The part of this refactoring which I ultimately did not finish is the predicate clauses_to_meanings, which expresses the afforementioned relation between clauses, noun phrase meanings, and verb phrase meanings.

(Note: I initially tried a different approach to implementing this; this can still be found in prolexa_grammar and is currently commented out.)

%%% semantic processing %%%
% converts between Prolog clauses and the meanings of noun phrases and verb phrases
% usage: clauses_to_meanings(Clauses, Quantifier, NounPhraseMeanings, VerbPhraseMeanings)
clauses_to_meanings([], _, [], _). % base case: no more noun phrase meanings
clauses_to_meanings([], _, _, []). % base case: no more verb phrase meanings

clauses_to_meanings([Clause1,Clause2|ClausesRest], no_quantifier, [NounPhraseM],
					[disjunction(VerbPhraseM1,VerbPhraseM2)|VerbPhraseRest]) :-
	 % if we have a disjunction, we need to process it separately
	((nonvar(VerbPhraseM1), nonvar(VerbPhraseM2)) -> !
	; otherwise -> true),
	Clause1 = (ClauseHead1:-NegatedClauseHead2),
	Clause2 = (ClauseHead2:-NegatedClauseHead1),
	negate(ClauseHead1, NegatedClauseHead1),
	negate(ClauseHead2, NegatedClauseHead2),
	univ_with_negation(VerbPhraseM1, NounPhraseM, ClauseHead1),
	univ_with_negation(VerbPhraseM2, NounPhraseM, ClauseHead2),
	clauses_to_meanings(ClausesRest, no_quantifier, [NounPhraseM], VerbPhraseRest).
clauses_to_meanings([Clause|ClausesRest], no_quantifier, [NounPhraseM], [VerbPhraseM|VerbPhraseRest]) :- 
	Clause = (ClauseHead:-true),
	univ_with_negation(VerbPhraseM, NounPhraseM, ClauseHead),
	clauses_to_meanings(ClausesRest, no_quantifier, [NounPhraseM], VerbPhraseRest).
clauses_to_meanings(Clauses, no_quantifier, [NounPhraseM|NounPhraseRest], VerbPhraseMeanings) :-
	append(Clauses1, Clauses2, Clauses), %! this clause leads to stack overflow rn
	clauses_to_meanings(Clauses1, no_quantifier, [NounPhraseM], VerbPhraseMeanings),
	clauses_to_meanings(Clauses2, no_quantifier, NounPhraseRest, VerbPhraseMeanings).

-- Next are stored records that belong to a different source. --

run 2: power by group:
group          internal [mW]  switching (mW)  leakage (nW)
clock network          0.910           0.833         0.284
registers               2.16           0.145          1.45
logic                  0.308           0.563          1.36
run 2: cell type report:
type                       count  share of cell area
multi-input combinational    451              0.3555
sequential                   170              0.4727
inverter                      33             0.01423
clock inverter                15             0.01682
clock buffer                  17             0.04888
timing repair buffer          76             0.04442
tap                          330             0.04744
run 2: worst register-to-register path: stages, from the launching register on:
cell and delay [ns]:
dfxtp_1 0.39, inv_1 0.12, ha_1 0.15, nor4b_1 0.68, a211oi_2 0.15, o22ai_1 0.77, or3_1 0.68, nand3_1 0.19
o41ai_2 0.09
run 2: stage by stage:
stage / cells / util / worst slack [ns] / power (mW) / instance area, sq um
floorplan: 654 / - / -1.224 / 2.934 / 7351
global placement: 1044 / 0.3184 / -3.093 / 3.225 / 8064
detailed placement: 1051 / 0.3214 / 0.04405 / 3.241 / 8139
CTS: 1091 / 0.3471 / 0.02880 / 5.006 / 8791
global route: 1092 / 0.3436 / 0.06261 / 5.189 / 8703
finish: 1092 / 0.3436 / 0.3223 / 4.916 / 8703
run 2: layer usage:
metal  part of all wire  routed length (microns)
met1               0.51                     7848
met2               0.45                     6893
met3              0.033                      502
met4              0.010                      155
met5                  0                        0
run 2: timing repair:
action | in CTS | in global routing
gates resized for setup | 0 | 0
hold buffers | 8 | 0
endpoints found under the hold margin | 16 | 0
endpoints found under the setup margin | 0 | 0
**config.mk**
```make
export PLATFORM = sky130hd
export DESIGN_NAME = tile_rle_byte_decoder_unit
export DESIGN_NICKNAME = d
export VERILOG_FILES = /design/src/rtl/core/trle_pkg.sv /design/src/rtl/core/trle_front.sv /design/src/rtl/core/trle_queue.sv /design/src/rtl/core/trle_back.sv /design/src/rtl/core/tile_rle_byte_decoder_unit.sv
export SDC_FILE = /design/constraint.sdc
export NUM_CORES = 1
export LEC_CHECK = 0
export BUFFER_PORTS_ARGS = -buffer_cell sky130_fd_sc_hd__buf_2
export CELL_PAD_IN_SITES_DETAIL_PLACEMENT = 0
export CELL_PAD_IN_SITES_GLOBAL_PLACEMENT = 1
export CORE_ASPECT_RATIO = 0.75
export CORE_MARGIN = 1
export CORE_UTILIZATION = 54
export DETAILED_ROUTE_END_ITERATION = 10
export GPL_TIMING_DRIVEN = 1
export PLACE_DENSITY_LB_ADDON = 0.1
export SYNTH_ARGS = -nofsm -noshare
export SYNTH_HDL_FRONTEND = slang
export SYNTH_SLANG_ARGS = --single-unit
```
**constraint.sdc**
```tcl
create_clock -name clk -period 10.25 [get_ports clk]
set_clock_uncertainty 0.05 [all_clocks]
set_input_delay 0 -clock clk [delete_from_list [all_inputs] [get_ports clk]]
set_output_delay 0 -clock clk [all_outputs]
set_load 0.01 [all_outputs]
```
**src/hw/rtl/wdra_pkg.sv**
```systemverilog
`default_nettype none

package wdra_pkg;

  localparam int WINDOW_SLOTS_DEF = 4;
  localparam int GAP_CLAMP        = 3;

  localparam int TIME_W  = 32;
  localparam int VALUE_W = 64;
  localparam int DELTA_W = 32;
  localparam int AVG_W   = 32;
  localparam int TDATA_W = TIME_W + VALUE_W;

  // item kinds carried on s_tuser
  localparam logic KIND_FILL = 1'b0;
  localparam logic KIND_READ = 1'b1;

  typedef struct packed {
    logic capture;
    logic eval;
    logic push;
    logic sum;
    logic prep;
    logic div;
    logic out_load;
  } cmd_t;

  typedef struct packed {
    logic is_read;
    logic fill_ok;
    logic count_pos;
    logic zeros_done;
    logic sum_last;
    logic div_last;
    logic out_free;
  } sts_t;

endpackage

`default_nettype wire

```
**src/hw/rtl/wdra_ctrl.sv**
```systemverilog
`default_nettype none

module wdra_ctrl
  import wdra_pkg::*;
(
  input  wire  clk,
  input  wire  rst,
  input  wire  s_tvalid,
  output logic s_tready,
  input  sts_t sts,
  output cmd_t cmd
);

  typedef enum logic [5:0] {
    ST_IDLE = 6'b000001,
    ST_EVAL = 6'b000010,
    ST_PUSH = 6'b000100,
    ST_SUM  = 6'b001000,
    ST_DIV  = 6'b010000,
    ST_DONE = 6'b100000
  } state_t;

  state_t state, state_next;
  logic   prep;
  logic   prep_next;

  always_comb begin
    state_next = state;
    prep_next  = 1'b0;
    cmd        = '0;
    s_tready   = 1'b0;
    unique case (state)
      ST_IDLE: begin
        s_tready = 1'b1;
        if (s_tvalid) begin
          cmd.capture = 1'b1;
          state_next  = ST_EVAL;
        end
      end
      ST_EVAL: begin
        cmd.eval = 1'b1;
        if (sts.is_read) begin
          state_next = sts.count_pos ? ST_SUM : ST_DONE;
        end else begin
          state_next = sts.fill_ok ? ST_PUSH : ST_IDLE;
        end
      end
      ST_PUSH: begin
        cmd.push = 1'b1;
        if (sts.zeros_done) begin
          state_next = ST_IDLE;
        end
      end
      ST_SUM: begin
        cmd.sum = 1'b1;
        if (sts.sum_last) begin
          prep_next  = 1'b1;
          state_next = ST_DIV;
        end
      end
      ST_DIV: begin
        // first cycle loads the dividend magnitude
        if (prep) begin
          cmd.prep = 1'b1;
        end else begin
          cmd.div = 1'b1;
          if (sts.div_last) begin
            state_next = ST_DONE;
          end
        end
      end
      ST_DONE: begin
        if (sts.out_free) begin
          cmd.out_load = 1'b1;
          state_next   = ST_IDLE;
        end
      end
      default: begin
        state_next = ST_IDLE;
      end
    endcase
  end

  always_ff @(posedge clk) begin
    if (rst) begin
      state <= ST_IDLE;
      prep  <= 1'b0;
    end else begin
      state <= state_next;
      prep  <= prep_next;
    end
  end

endmodule

`default_nettype wire

```
**src/hw/rtl/wdra_dpath.sv**
```systemverilog
`default_nettype none

module wdra_dpath
  import wdra_pkg::*;
#(
  parameter int WINDOW_SLOTS = WINDOW_SLOTS_DEF
) (
  input  wire                 clk,
  input  wire                 rst,
  input  cmd_t                cmd,
  output sts_t                sts,
  input  wire                 kind,
  input  wire  [TIME_W-1:0]   now,
  input  wire  [DELTA_W-1:0]  value_lo,
  input  wire                 m_tready,
  output logic                m_tvalid,
  output logic [AVG_W-1:0]    average
);

  localparam int PTR_W  = (WINDOW_SLOTS > 1) ? $clog2(WINDOW_SLOTS) : 1;
  localparam int CNT_W  = $clog2(WINDOW_SLOTS + 1);
  localparam int SUM_W  = DELTA_W + $clog2(WINDOW_SLOTS) + 1;
  localparam int BCNT_W = $clog2(SUM_W);
  localparam int ZC_W   = $clog2(GAP_CLAMP);

  localparam logic [PTR_W-1:0] PTR_LAST = PTR_W'(WINDOW_SLOTS - 1);
  localparam logic [CNT_W:0]   SLOTS_P1 = (CNT_W + 1)'(WINDOW_SLOTS + 1);

  logic                kind_r;
  logic [TIME_W-1:0]   now_r;
  logic [DELTA_W-1:0]  value_r;

  logic [TIME_W-1:0]   last_time;
  logic [DELTA_W-1:0]  last_sample;
  logic [DELTA_W-1:0]  delta_ring [WINDOW_SLOTS];
  logic [PTR_W-1:0]    ring_pointer;
  logic [DELTA_W-1:0]  delta_r;
  logic [ZC_W-1:0]     zcnt;

  logic [PTR_W-1:0]    rd;
  logic [CNT_W-1:0]    left;
  logic [CNT_W-1:0]    cnt;
  logic [SUM_W-1:0]    acc;
  logic [SUM_W-1:0]    quo;
  logic [CNT_W-1:0]    rem;
  logic [BCNT_W-1:0]   bcnt;
  logic                neg;

  logic signed [TIME_W-1:0] diff;
  logic [CNT_W-1:0]         count;
  logic [ZC_W-1:0]          zeros;
  logic [CNT_W:0]           trial;
  logic                     ge;
  logic [PTR_W-1:0]         ptr_dec;
  logic [DELTA_W-1:0]       rd_word;

  assign diff = $signed(now_r - last_time);

  always_comb begin
    if (diff < $signed(TIME_W'(2))) begin
      count = CNT_W'(WINDOW_SLOTS);
    end else begin
      count = CNT_W'(SLOTS_P1 - diff[CNT_W:0]);
    end
    if (diff >= $signed(TIME_W'(GAP_CLAMP))) begin
      zeros = ZC_W'(GAP_CLAMP - 1);
    end else begin
      zeros = ZC_W'(diff[ZC_W-1:0] - ZC_W'(1));
    end
  end

  assign ptr_dec = (ring_pointer == '0) ? PTR_LAST : ring_pointer - PTR_W'(1);
  assign rd_word = delta_ring[rd];

  assign trial = {rem, quo[SUM_W-1]};
  assign ge    = (trial >= {1'b0, cnt});

  assign sts.is_read    = (kind_r == KIND_READ);
  assign sts.fill_ok    = (diff > $signed(TIME_W'(0)));
  assign sts.count_pos  = (diff <= $signed(TIME_W'(WINDOW_SLOTS)));
  assign sts.zeros_done = (zcnt == '0);
  assign sts.sum_last   = (left == CNT_W'(1));
  assign sts.div_last   = (bcnt == '0);
  assign sts.out_free   = !m_tvalid || m_tready;

  always_ff @(posedge clk) begin
    if (cmd.capture) begin
      kind_r  <= kind;
      now_r   <= now;
      value_r <= value_lo;
    end
    if (cmd.eval) begin
      delta_r <= value_r - last_sample;
      zcnt    <= zeros;
      rd      <= ptr_dec;
      left    <= count;
      cnt     <= count;
      acc     <= '0;
      quo     <= '0;
      neg     <= 1'b0;
    end
    if (cmd.push && zcnt != '0) begin
      zcnt <= zcnt - ZC_W'(1);
    end
    if (cmd.sum) begin
      acc  <= acc + {{(SUM_W - DELTA_W){rd_word[DELTA_W-1]}}, rd_word};
      rd   <= (rd == '0) ? PTR_LAST : rd - PTR_W'(1);
      left <= left - CNT_W'(1);
    end
    if (cmd.prep) begin
      neg  <= acc[SUM_W-1];
      quo  <= acc[SUM_W-1] ? SUM_W'(-acc) : acc;
      rem  <= '0;
      bcnt <= BCNT_W'(SUM_W - 1);
    end
    if (cmd.div) begin
      rem  <= ge ? CNT_W'(trial - {1'b0, cnt}) : CNT_W'(trial);
      quo  <= {quo[SUM_W-2:0], ge};
      bcnt <= bcnt - BCNT_W'(1);
    end
    if (cmd.out_load) begin
      average <= neg ? AVG_W'(-quo[AVG_W-1:0]) : quo[AVG_W-1:0];
    end
  end

  always_ff @(posedge clk) begin
    if (rst) begin
      last_time    <= '0;
      last_sample  <= '0;
      ring_pointer <= '0;
      m_tvalid     <= 1'b0;
      for (int i = 0; i < WINDOW_SLOTS; i++) begin
        delta_ring[i] <= '0;
      end
    end else begin
      if (cmd.eval && !sts.is_read && sts.fill_ok) begin
        last_time   <= now_r;
        last_sample <= value_r;
      end
      if (cmd.push) begin
        delta_ring[ring_pointer] <= (zcnt != '0) ? '0 : delta_r;
        ring_pointer <= (ring_pointer == PTR_LAST) ? '0 : ring_pointer + PTR_W'(1);
      end
      if (cmd.out_load) begin
        m_tvalid <= 1'b1;
      end else if (m_tready) begin
        m_tvalid <= 1'b0;
      end
    end
  end

endmodule

`default_nettype wire

```
**src/hw/rtl/windowed_delta_rate_averager.sv**
```systemverilog
// Windowed delta rate averager.
// Slave channel s_*: one beat per item. s_tuser is the kind (0 = fill,
// 1 = read); s_tdata carries now (signed time in ticks) and value (signed
// 64-bit counter sample, used by fills only).
// A fill later than the last fill stores the counter delta in a ring of
// WINDOW_SLOTS slots, after up to two zero slots for skipped ticks. A read
// returns one beat on m_* with the truncated average of the newest slots
// still inside the window, or 0 when none are.
// One item is worked at a time; s_tready is high only while idle.
// Fill: 1 to 3 ring writes (one per cycle) if not stale. Read: sums the
// N newest slots, N = slots averaged (1..WINDOW_SLOTS), then divides the sum
// by N bit-serially over SUM_W = 32 + clog2(WINDOW_SLOTS) + 1 bits (35 at 4
// slots); a read whose window is empty skips both. The divider sets the read time.
// The result sits in an output register; a new item is accepted while it
// waits. If the receiver stalls, a following read finishes and holds until
// the register frees up.
// Reset (synchronous) clears the ring, pointer, last time, last sample and m_tvalid.
`default_nettype none

module windowed_delta_rate_averager
  import wdra_pkg::*;
#(
  parameter int WINDOW_SLOTS = WINDOW_SLOTS_DEF
) (
  input  wire                clk,
  input  wire                rst,
  input  wire                s_tvalid,
  output logic               s_tready,
  input  wire  [TDATA_W-1:0] s_tdata,   // [31:0] now, [95:32] value
  input  wire  [0:0]         s_tuser,   // [0] kind
  output logic               m_tvalid,
  input  wire                m_tready,
  output logic [AVG_W-1:0]   m_tdata    // [31:0] average
);

  cmd_t cmd;
  sts_t sts;

  wdra_ctrl u_ctrl (
    .clk      (clk),
    .rst      (rst),
    .s_tvalid (s_tvalid),
    .s_tready (s_tready),
    .sts      (sts),
    .cmd      (cmd)
  );

  wdra_dpath #(
    .WINDOW_SLOTS (WINDOW_SLOTS)
  ) u_dpath (
    .clk      (clk),
    .rst      (rst),
    .cmd      (cmd),
    .sts      (sts),
    .kind     (s_tuser[0]),
    .now      (s_tdata[TIME_W-1:0]),
    .value_lo (s_tdata[TIME_W+DELTA_W-1:TIME_W]),
    .m_tready (m_tready),
    .m_tvalid (m_tvalid),
    .average  (m_tdata)
  );

  a_one_at_a_time: assert property (@(posedge clk) disable iff (rst)
    (s_tvalid && s_tready) |=> !s_tready)
    else $error("item accepted while previous one in progress");

  a_no_overwrite: assert property (@(posedge clk) disable iff (rst)
    cmd.out_load |-> (!m_tvalid || m_tready))
    else $error("result loaded over a pending beat");

  a_fill_no_result: assert property (@(posedge clk) disable iff (rst)
    (s_tvalid && s_tready && s_tuser[0] == KIND_FILL) |=> !cmd.out_load ##1 !cmd.out_load)
    else $error("fill produced a result");

endmodule

`default_nettype wire

```
**config.mk**
```make
export PLATFORM = sky130hd
export DESIGN_NAME = windowed_delta_rate_averager
export DESIGN_NICKNAME = d
export VERILOG_FILES = /design/src/hw/rtl/wdra_pkg.sv /design/src/hw/rtl/wdra_ctrl.sv /design/src/hw/rtl/wdra_dpath.sv /design/src/hw/rtl/windowed_delta_rate_averager.sv
export SDC_FILE = /design/constraint.sdc
export NUM_CORES = 1
export LEC_CHECK = 0
export ABC_AREA = 1
export BUFFER_PORTS_ARGS = -buffer_cell sky130_fd_sc_hd__buf_4
export CELL_PAD_IN_SITES_DETAIL_PLACEMENT = 0
export CELL_PAD_IN_SITES_GLOBAL_PLACEMENT = 1
export CORE_MARGIN = 2
export CORE_UTILIZATION = 48
export CTS_BUF_LIST = sky130_fd_sc_hd__clkbuf_8
export DETAILED_ROUTE_END_ITERATION = 8
export PLACE_DENSITY_LB_ADDON = 0.1
export SYNTH_ARGS = -nofsm -noshare
export SYNTH_HDL_FRONTEND = slang
export SYNTH_HIERARCHICAL = 1
export SYNTH_SLANG_ARGS = --single-unit
```
**constraint.sdc**
```tcl
create_clock -name clk -period 5.5 [get_ports clk]
set_clock_uncertainty 0.15 [all_clocks]
set_input_delay 0.55 -clock clk [delete_from_list [all_inputs] [get_ports clk]]
set_output_delay 0.55 -clock clk [all_outputs]
set_load 0.03 [all_outputs]
```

clauses_to_meanings([Clause1, Clause2|ClausesRest], universal_quantifier, NounPhraseMeanings,
	[disjunction(VerbPhraseM1,VerbPhraseM2)|VerbPhraseRest]) :-
	 % if we have a disjunction, we need to process it separately
	((nonvar(VerbPhraseM1), nonvar(VerbPhraseM2)) -> !
	; otherwise -> true),
	Clause1 = (ClauseHead1:-(ClauseBody,NegatedClauseHead2)),
	Clause2 = (ClauseHead2:-(ClauseBody,NegatedClauseHead1)),
	negate(ClauseHead1, NegatedClauseHead1),
	negate(ClauseHead2, NegatedClauseHead2),
	univ_with_negation(VerbPhraseM1, X, ClauseHead1),
	univ_with_negation(VerbPhraseM2, X, ClauseHead2),
	conjunction_to_terms(NounPhraseMeanings, ClauseBody, X),
	clauses_to_meanings(ClausesRest, universal_quantifier, NounPhraseMeanings, VerbPhraseRest).
clauses_to_meanings([Clause|ClauseRest], universal_quantifier, NounPhraseMeanings, [VerbPhraseM|VerbPhraseRest]) :-
	Clause = (ClauseHead:-ClauseBody),
	univ_with_negation(VerbPhraseM, X, ClauseHead),
	conjunction_to_terms(NounPhraseMeanings, ClauseBody, X),
	clauses_to_meanings(ClauseRest, universal_quantifier, NounPhraseMeanings, VerbPhraseRest).

% the equivalent of the '(=..)/2' operator except it can also take
% not(functor) as the first argument
univ_with_negation(not(Functor), Arg, not(Term)) :-
	!,
	Term =.. [Functor, Arg].
univ_with_negation(Functor, Arg, Term) :-
	Term =.. [Functor, Arg].

% turn an arbitrarily long conjunction into a list of terms
% usage: conjunction_to_terms(Meanings, Terms, X)
% example: conjunction_to_terms([human, flies], [human(X), flies(X)], X)
conjunction_to_terms([], true, _).
conjunction_to_terms([Meaning], Term, X) :-
	!,
	univ_with_negation(Meaning, X, Term).
conjunction_to_terms([Meaning|MeaningsRest], Terms, X) :-
	Terms = (Term,TermsRest),
	univ_with_negation(Meaning, X, Term),
	conjunction_to_terms(conjunction(MeaningsRest), TermsRest, X).

Ultimately, this ended up being much more complex than anticipated due to a mix of insufficient instantiation errors when applying predicates "in the other direction", out of memory errors due to issues with the recursion, and various other things.